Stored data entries
=== Section Start ===

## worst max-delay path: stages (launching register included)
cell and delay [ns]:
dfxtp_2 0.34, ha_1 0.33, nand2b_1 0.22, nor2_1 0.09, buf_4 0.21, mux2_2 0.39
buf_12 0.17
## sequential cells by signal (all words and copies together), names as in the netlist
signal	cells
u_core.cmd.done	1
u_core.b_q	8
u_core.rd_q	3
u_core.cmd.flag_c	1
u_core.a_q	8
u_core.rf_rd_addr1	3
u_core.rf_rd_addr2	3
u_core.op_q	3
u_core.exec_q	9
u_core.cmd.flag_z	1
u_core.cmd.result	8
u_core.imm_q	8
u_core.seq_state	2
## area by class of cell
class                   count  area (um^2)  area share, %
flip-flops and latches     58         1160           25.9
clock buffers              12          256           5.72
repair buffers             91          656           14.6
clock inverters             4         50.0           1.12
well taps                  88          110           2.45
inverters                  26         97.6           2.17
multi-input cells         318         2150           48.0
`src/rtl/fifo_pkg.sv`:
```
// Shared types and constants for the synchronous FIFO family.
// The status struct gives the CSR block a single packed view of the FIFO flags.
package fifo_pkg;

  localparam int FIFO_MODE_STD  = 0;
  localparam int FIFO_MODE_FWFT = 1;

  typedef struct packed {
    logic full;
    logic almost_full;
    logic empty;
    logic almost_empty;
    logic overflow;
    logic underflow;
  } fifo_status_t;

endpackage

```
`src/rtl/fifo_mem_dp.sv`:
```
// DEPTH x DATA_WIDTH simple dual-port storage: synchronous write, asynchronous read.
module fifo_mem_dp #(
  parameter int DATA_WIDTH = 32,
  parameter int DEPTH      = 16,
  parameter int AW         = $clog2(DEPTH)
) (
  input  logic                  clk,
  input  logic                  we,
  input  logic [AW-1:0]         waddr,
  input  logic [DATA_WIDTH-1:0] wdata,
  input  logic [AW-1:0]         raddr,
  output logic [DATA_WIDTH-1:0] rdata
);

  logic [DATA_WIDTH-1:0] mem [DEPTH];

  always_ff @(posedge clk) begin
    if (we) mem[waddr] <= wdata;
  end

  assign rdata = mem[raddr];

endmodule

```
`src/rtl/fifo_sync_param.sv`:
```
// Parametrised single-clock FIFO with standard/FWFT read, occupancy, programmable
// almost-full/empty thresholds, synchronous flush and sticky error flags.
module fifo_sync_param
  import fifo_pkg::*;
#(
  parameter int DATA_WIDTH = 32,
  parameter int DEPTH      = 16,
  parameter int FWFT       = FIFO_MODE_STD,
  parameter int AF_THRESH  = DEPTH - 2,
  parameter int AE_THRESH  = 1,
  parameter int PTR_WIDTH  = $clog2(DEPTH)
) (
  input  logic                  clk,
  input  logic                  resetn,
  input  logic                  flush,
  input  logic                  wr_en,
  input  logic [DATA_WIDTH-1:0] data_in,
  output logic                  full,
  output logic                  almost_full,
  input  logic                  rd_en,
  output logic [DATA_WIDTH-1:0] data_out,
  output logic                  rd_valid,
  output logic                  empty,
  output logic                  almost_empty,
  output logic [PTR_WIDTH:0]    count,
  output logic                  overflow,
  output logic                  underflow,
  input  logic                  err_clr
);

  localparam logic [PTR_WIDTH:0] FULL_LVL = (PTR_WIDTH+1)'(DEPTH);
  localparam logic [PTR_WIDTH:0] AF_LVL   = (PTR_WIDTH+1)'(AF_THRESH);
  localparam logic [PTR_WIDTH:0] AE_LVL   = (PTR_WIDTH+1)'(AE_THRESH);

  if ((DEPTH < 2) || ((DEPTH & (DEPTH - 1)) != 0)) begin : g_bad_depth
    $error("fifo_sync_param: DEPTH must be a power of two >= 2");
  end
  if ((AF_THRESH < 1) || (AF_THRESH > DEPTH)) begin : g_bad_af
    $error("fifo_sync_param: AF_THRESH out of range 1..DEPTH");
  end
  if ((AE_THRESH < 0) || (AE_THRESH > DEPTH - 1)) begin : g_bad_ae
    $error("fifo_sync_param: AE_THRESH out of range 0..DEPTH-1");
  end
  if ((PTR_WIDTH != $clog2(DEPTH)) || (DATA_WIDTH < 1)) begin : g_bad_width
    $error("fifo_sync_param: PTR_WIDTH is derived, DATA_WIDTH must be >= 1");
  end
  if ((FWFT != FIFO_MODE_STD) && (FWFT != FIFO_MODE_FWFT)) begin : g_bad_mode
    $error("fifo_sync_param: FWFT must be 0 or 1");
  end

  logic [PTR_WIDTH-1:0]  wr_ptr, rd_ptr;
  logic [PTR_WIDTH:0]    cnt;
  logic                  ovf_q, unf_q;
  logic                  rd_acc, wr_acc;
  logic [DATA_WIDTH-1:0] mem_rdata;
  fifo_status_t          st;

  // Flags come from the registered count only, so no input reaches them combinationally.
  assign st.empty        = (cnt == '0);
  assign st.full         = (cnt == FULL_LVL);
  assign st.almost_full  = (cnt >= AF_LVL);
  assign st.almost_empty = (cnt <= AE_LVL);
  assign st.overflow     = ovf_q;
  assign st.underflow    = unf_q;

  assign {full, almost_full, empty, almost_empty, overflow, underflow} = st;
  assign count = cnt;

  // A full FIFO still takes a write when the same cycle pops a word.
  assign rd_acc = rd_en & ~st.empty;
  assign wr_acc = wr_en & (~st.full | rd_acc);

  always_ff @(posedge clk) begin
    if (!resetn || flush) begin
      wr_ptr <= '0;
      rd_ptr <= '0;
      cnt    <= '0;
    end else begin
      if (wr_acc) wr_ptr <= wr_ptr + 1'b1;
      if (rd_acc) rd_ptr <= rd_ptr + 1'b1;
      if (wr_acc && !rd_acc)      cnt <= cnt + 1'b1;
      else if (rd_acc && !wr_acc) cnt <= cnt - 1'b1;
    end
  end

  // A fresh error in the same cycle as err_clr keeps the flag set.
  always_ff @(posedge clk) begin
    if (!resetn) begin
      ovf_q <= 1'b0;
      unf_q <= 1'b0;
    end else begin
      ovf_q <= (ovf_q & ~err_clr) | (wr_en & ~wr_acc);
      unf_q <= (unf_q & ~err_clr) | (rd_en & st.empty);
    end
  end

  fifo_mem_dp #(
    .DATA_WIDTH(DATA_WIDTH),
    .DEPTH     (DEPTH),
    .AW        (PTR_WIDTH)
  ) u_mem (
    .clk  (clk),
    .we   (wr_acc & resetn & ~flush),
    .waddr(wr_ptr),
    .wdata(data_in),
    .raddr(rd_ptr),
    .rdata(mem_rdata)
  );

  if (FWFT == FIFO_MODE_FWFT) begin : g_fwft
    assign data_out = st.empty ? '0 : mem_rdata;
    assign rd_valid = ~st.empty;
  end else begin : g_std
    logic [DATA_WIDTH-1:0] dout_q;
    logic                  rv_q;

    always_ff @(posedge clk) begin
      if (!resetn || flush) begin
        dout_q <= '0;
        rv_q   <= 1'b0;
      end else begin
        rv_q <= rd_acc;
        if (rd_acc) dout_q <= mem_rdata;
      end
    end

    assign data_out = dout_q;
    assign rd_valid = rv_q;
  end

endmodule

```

=== Section End ===

TASK STATEMENT —
All lines in the entries above that hold the word "inverters" need to be copied.

FINISHED EXERCISE —
clock inverters             4         50.0           1.12
inverters                  26         97.6           2.17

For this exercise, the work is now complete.